燕尾榫连接结构微动疲劳全寿命预测方法

A fretting fatigue total life prediction method for dovetail attachment

微动损伤使航空发动机榫连接结构疲劳寿命显著降低。以钛合金Ti-6Al-4V燕尾榫连接结构为例,提出一种适用于复杂结构微动疲劳全寿命预测方法。基于修正的Manson-McKnight方法和多轴疲劳理论,疲劳损伤参数由等效应力参数(ESP)表征,微动疲劳裂纹萌生位置和成核寿命通过有限元分析(FEA)和ESP预测。基于断裂力学理论和最大周向应力准则,提出微动疲劳裂纹扩展数值模拟方法,建立微动疲劳扩展寿命与裂纹长度函数关系,依据裂纹终值长度预测微动疲劳扩展寿命。结果显示:钛合金Ti-6Al-4V燕尾榫连接结构微动疲劳裂纹扩展角预测值与实验值均为18°,裂纹生长方向预测值与实验值相符;微动疲劳全寿命(成核寿命+扩展寿命)预测值在实验值的2倍分散带内;最大拉伸载荷对榫连接结构的微动疲劳全寿命影响显著,在相同应力比下,最大拉伸载荷从18 kN变化到24 kN,钛合金Ti-6Al-4V燕尾榫连接结构微动疲劳全寿命降低1个数量级。

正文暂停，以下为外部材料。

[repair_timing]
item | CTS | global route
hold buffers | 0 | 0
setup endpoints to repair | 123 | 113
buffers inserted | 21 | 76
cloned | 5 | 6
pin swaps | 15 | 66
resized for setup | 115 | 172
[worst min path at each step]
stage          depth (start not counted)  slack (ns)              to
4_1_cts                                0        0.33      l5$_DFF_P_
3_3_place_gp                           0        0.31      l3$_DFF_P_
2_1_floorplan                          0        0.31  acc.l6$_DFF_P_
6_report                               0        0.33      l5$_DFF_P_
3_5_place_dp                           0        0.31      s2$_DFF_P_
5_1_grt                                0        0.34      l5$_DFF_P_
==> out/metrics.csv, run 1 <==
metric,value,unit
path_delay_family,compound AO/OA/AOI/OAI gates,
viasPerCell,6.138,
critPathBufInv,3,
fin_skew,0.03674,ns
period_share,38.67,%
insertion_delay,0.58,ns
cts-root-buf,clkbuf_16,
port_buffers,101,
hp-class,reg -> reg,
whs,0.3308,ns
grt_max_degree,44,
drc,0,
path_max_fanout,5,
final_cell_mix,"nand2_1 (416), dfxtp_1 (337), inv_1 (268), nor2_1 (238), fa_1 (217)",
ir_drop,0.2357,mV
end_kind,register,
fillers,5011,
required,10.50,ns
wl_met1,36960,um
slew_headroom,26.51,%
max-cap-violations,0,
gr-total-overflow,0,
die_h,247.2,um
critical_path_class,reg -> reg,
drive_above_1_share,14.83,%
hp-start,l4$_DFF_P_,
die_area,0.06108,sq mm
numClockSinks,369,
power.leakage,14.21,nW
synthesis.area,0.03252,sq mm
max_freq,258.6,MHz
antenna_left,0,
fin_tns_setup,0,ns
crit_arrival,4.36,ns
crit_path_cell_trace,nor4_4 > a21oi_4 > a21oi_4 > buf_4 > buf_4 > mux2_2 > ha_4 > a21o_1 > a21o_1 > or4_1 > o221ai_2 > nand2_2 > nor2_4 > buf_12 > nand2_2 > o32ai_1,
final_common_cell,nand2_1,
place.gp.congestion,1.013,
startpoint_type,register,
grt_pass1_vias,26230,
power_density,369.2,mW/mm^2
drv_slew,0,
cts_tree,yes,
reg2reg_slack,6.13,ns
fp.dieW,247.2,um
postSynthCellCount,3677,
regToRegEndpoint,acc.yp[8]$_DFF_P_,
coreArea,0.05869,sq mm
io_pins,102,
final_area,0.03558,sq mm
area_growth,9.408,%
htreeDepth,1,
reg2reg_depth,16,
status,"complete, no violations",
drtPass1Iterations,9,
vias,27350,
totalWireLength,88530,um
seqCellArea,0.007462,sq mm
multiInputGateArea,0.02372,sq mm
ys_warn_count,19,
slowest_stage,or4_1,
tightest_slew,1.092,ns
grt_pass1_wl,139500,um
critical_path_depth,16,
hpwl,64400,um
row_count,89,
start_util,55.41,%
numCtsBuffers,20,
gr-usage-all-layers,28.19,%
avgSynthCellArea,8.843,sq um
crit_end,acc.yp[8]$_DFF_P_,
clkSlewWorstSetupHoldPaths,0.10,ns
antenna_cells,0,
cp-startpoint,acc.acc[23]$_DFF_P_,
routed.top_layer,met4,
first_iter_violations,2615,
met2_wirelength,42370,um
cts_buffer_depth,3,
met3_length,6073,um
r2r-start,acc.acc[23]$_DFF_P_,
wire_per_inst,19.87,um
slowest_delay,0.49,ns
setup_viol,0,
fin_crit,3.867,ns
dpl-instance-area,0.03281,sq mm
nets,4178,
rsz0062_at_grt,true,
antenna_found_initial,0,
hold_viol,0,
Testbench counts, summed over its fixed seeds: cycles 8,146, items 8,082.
What follows belongs to an exercise in optimizing a design on an open flow for small area; a production flow would make more cautious choices. The RTL was checked by simulation tests, not by an equivalence proof against the original design. Power is estimated from default activity; no workload was simulated.

==> design/flow/config.mk <==
export PLATFORM = sky130hd
export DESIGN_NAME = algo_top
export DESIGN_NICKNAME = algo_top
export VERILOG_FILES = /design/flow/design.v
export SDC_FILE = /design/flow/constraint.sdc
export NUM_CORES = 4
export LEC_CHECK = 0
export CAP_MARGIN = 20
export CORE_MARGIN = 2
export CORE_UTILIZATION = 40
export CTS_BUF_LIST = sky130_fd_sc_hd__clkbuf_4 sky130_fd_sc_hd__clkbuf_8
export CTS_CLUSTER_SIZE = 20
export SLEW_MARGIN = 20
==> design/flow/constraint.sdc <==
create_clock -name core_clock -period 10.0 [get_ports {sclk}]
set_input_delay 2.0000 -clock core_clock [delete_from_list [all_inputs] [get_ports {sclk}]]
set_output_delay 2.0000 -clock core_clock [all_outputs]
set_load 0.01 [all_outputs]
==> design/flow/design.v <==
`timescale      1ns/1ns
module buf0 #(
	parameter W     = 2,
	parameter DEPTH = 640
) (
	input	[W-1:0]	D,
	input		CLK,
	input		CE,
	output	[W-1:0]	Q
);
reg	[W*DEPTH-1:0]	sr;
always @(posedge CLK) begin
	if (CE)
		sr <= {sr[W*DEPTH-W-1:0], D};
end
assign Q = sr[W*DEPTH-1 -: W];
endmodule
`timescale      1ns/1ns
module line_buffer (
	input	clken,
	input	clock,
	input	shiftin,
	output	vor
);
wire	[1:0]	head;
wire	[1:0]	nxt;
assign nxt[1] = ~shiftin & (head[1] ^ head[0]);
assign nxt[0] =  shiftin | (head[1] & ~head[0]);
buf0 #(.W(2), .DEPTH(640)) ring (
	.D	(nxt	),
	.CLK	(clock	),
	.CE	(clken	),
	.Q	(head	)
);
assign vor = head[1] | head[0];
endmodule
`timescale      1ns/1ns
module RGB2Ycbcr (
	input	[15:0]	pix,
	output		mask
);
wire	[4:0]	R = pix[15:11];
wire	[5:0]	G = pix[10:5];
wire	[4:0]	B = pix[4:0];
wire	signed	[14:0]	r15 = {10'd0, R};
wire	signed	[14:0]	g15 = {9'd0, G};
wire	signed	[14:0]	b15 = {10'd0, B};
wire	signed	[14:0]	cb  = (b15 <<< 8) - r15 * 15'sd86 - g15 * 15'sd85;
wire	signed	[14:0]	cr  = g15 * 15'sd107 + b15 * 15'sd42 - (r15 <<< 8);
assign mask = (cb >= 15'sd3392) && (cr >= 15'sd1) && (cr <= 15'sd3008);
endmodule
`timescale      1ns/1ns
module Cor_alg (
	input		sclk,
	input		s_rst_n,
	input		en0,
	input		en3,
	input		x,
	output	reg	flag
);
wire	v;
reg	v1, v2, v3;
line_buffer cor_buffer_inst (
	.clken		(en0	),
	.clock		(sclk	),
	.shiftin	(x	),
	.vor		(v	)
);
always @(posedge sclk) begin
	v1 <= v;
	v2 <= v1;
	v3 <= v2;
end
always @(posedge sclk or negedge s_rst_n) begin
	if (s_rst_n == 1'b0)
		flag <= 1'b0;
	else
		flag <= en3 & (v1 | v2 | v3);
end
endmodule
`timescale      1ns/1ns
module Exp_alg (
	input		sclk,
	input		s_rst_n,
	input		en0,
	input		en3,
	input		x,
	output	reg	flag
);
wire	z;
reg	z1, z2, z3;
line_buffer exp_buffer_inst (
	.clken		(en0	),
	.clock		(sclk	),
	.shiftin	(~x	),
	.vor		(z	)
);
always @(posedge sclk) begin
	z1 <= z;
	z2 <= z1;
	z3 <= z2;
end
always @(posedge sclk or negedge s_rst_n) begin
	if (s_rst_n == 1'b0)
		flag <= 1'b0;
	else
		flag <= ~(en3 & (z1 | z2 | z3));
end
endmodule
`timescale      1ns/1ns
module Boundary_extraction (
	input			sclk,
	input			s_rst_n,
	input			vsync_i,
	input			vsync_i_r1,
	input			data_en_i,
	input			data_en_i_r1,
	input			bound_data_i,
	output	wire	[15:0]	valid_num,
	output	wire	[31:0]	x_coor,
	output	wire	[31:0]	y_coor,
	output	wire		coor_valid_flag
);
reg			data_en_i_pos;
reg			vsync_i_neg;
reg	[15:0]		valid_num_cnt;
reg			valid_flag;
reg	[26:0]		x_coor_all;
reg	[26:0]		y_coor_all;
reg	[8:0]		row_cnt;
reg	[9:0]		col_cnt;
wire	hit = data_en_i & bound_data_i;
always @(posedge sclk or negedge s_rst_n) begin
	if (s_rst_n == 1'b0) begin
		data_en_i_pos <= 1'b0;
		vsync_i_neg   <= 1'b0;
	end else begin
		data_en_i_pos <= ~data_en_i_r1 & data_en_i;
		vsync_i_neg   <= vsync_i_r1 & ~vsync_i;
	end
end
always @(posedge sclk or negedge s_rst_n) begin
	if (s_rst_n == 1'b0)
		row_cnt <= 9'd0;
	else if (vsync_i_neg)
		row_cnt <= 9'd0;
	else if (data_en_i_pos)
		row_cnt <= row_cnt + 1'b1;
end
always @(posedge sclk or negedge s_rst_n) begin
	if (s_rst_n == 1'b0)
		col_cnt <= 10'd0;
	else if (data_en_i)
		col_cnt <= col_cnt + 1'b1;
	else
		col_cnt <= 10'd0;
end
always @(posedge sclk or negedge s_rst_n) begin
	if (s_rst_n == 1'b0)
		valid_num_cnt <= 16'd0;
	else if (vsync_i_neg)
		valid_num_cnt <= 16'd0;
	else if (hit)
		valid_num_cnt <= valid_num_cnt + 1'b1;
end
always @(posedge sclk or negedge s_rst_n) begin
	if (s_rst_n == 1'b0)
		valid_flag <= 1'b0;
	else if (vsync_i_neg)
		valid_flag <= 1'b0;
	else if (valid_num_cnt >= 16'd1500)
		valid_flag <= 1'b1;
end
always @(posedge sclk or negedge s_rst_n) begin
	if (s_rst_n == 1'b0)
		x_coor_all <= 27'd0;
	else if (hit)
		x_coor_all <= x_coor_all + col_cnt;
	else if (vsync_i_neg)
		x_coor_all <= 27'd0;
end
always @(posedge sclk or negedge s_rst_n) begin
	if (s_rst_n == 1'b0)
		y_coor_all <= 27'd0;
	else if (hit)
		y_coor_all <= y_coor_all + row_cnt;
	else if (vsync_i_neg)
		y_coor_all <= 27'd0;
end
assign x_coor    = vsync_i ? {5'd0, x_coor_all} : 32'd0;
assign y_coor    = vsync_i ? {5'd0, y_coor_all} : 32'd0;
assign valid_num = vsync_i ? valid_num_cnt : 16'd0;
assign coor_valid_flag = vsync_i & valid_flag;
endmodule
`timescale      1ns/1ns
module  algo_top(
        input                   sclk                    ,
        input                   s_rst_n                 ,
        input                   vsync_i                 ,
        input                   hsync_i                 ,
        input   [15 : 0]        data_i                  ,
        input   [1 : 0]         sel                     ,
        input                   data_en                 ,
        output  reg             vsync_o                 ,
        output  reg             hsync_o                 ,
        output  wire [15 : 0]   rgb565                  ,
        output  wire    [15 : 0]   valid_num            ,
        output  wire    [31 : 0]   x_coor               ,
        output  wire    [31 : 0]   y_coor               ,
        output  wire            coor_valid_flag
);
reg     [1:0]   state;
reg     [15:0]  out_r;           
assign  rgb565 = out_r;
reg     [15:0]  pix_r;           
reg             mask_r;          
reg     [10:1]  vd;              
reg     [10:1]  hd;              
reg     [7:1]   ed;              
wire            mask;
wire            cor_flag;
wire            exp_flag;
always @(posedge sclk or negedge s_rst_n) begin
        if (s_rst_n == 1'b0)
                state <= 2'b00;
        else
                state <= sel;
end
always @(posedge sclk) begin
        pix_r  <= data_i;
        mask_r <= mask;
        vd     <= {vd[9:1], vsync_i};
        hd     <= {hd[9:1], hsync_i};
        ed     <= {ed[6:1], data_en};
end
RGB2Ycbcr RGB2Ycbcr_inst (
        .pix    (pix_r  ),
        .mask   (mask   )
);
Cor_alg Cor_alg_inst (
        .sclk   (sclk           ),
        .s_rst_n(s_rst_n        ),
        .en0    (data_en        ),
        .en3    (ed[3]          ),
        .x      (mask_r         ),
        .flag   (cor_flag       )
);
Exp_alg Exp_alg_inst (
        .sclk   (sclk           ),
        .s_rst_n(s_rst_n        ),
        .en0    (ed[4]          ),
        .en3    (ed[7]          ),
        .x      (cor_flag       ),
        .flag   (exp_flag       )
);
Boundary_extraction Boundary_extraction_inst (
        .sclk           (sclk           ),
        .s_rst_n        (s_rst_n        ),
        .vsync_i        (vd[6]          ),
        .vsync_i_r1     (vd[7]          ),
        .data_en_i      (ed[4]          ),
        .data_en_i_r1   (ed[5]          ),
        .bound_data_i   (cor_flag       ),
        .valid_num      (valid_num      ),
        .x_coor         (x_coor         ),
        .y_coor         (y_coor         ),
        .coor_valid_flag(coor_valid_flag)
);
wire    bit_sel = (state == 2'b01) ? mask_r :
                  (state == 2'b10) ? cor_flag : exp_flag;
always @(posedge sclk) begin
        case (state)
        2'b00: begin out_r <= pix_r;         vsync_o <= vsync_i; hsync_o <= hsync_i; end
        2'b01: begin out_r <= {16{bit_sel}}; vsync_o <= vd[2];   hsync_o <= hd[2];   end
        2'b10: begin out_r <= {16{bit_sel}}; vsync_o <= vd[6];   hsync_o <= hd[6];   end
        default: begin out_r <= {16{bit_sel}}; vsync_o <= vd[10]; hsync_o <= hd[10]; end
        endcase
end
endmodule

Fatigue life of aero-engine dovetail attachment can be significantly reduced by fretting damage.Taking Ti-6 Al-4 V alloy aero-engine blade dovetail attachment as an example,a fretting fatigue total life prediction method for complex structure is proposed.A fatigue damage parameter was defined as an Equivalent Stress Parameter(ESP)based on modified Manson-McKnight method and multiaxial fatigue theory.Crack initiation position and nucleation life were evaluated by ESP and multiaxial stresses obtained from Finite Element Analysis(FEA).A numerical simulation method of fretting fatigue crack growth is proposed based on linear elastic fracture mechanics and maximum hoop stress criterion.From the simulated crack growth results,the function relationship between fretting fatigue propagation life and crack length was established,and the fretting fatigue propagation life was determined by the crack length at failure.The results show that the crack growth trajectory predicted by the simulation correlates well with that in a tested Ti-6 Al-4 V dovetail component—both have a crack kink angle of 18°.The estimated fretting fatigue total life(nucleation+propagation)of a dovetail under different fretting conditions by using the proposed numerical method matches well with test results,as the predicted total life is within 2 times of error range.Maximum tensile load has significant influence on crack nucleation and propagation life,and under the same stress ratio,the fretting fatigue total life of the Ti-6 Al-4 V dovetail attachment reduces one order of magnitude as the maximum tensile load increases from 18 kN to 24 kN.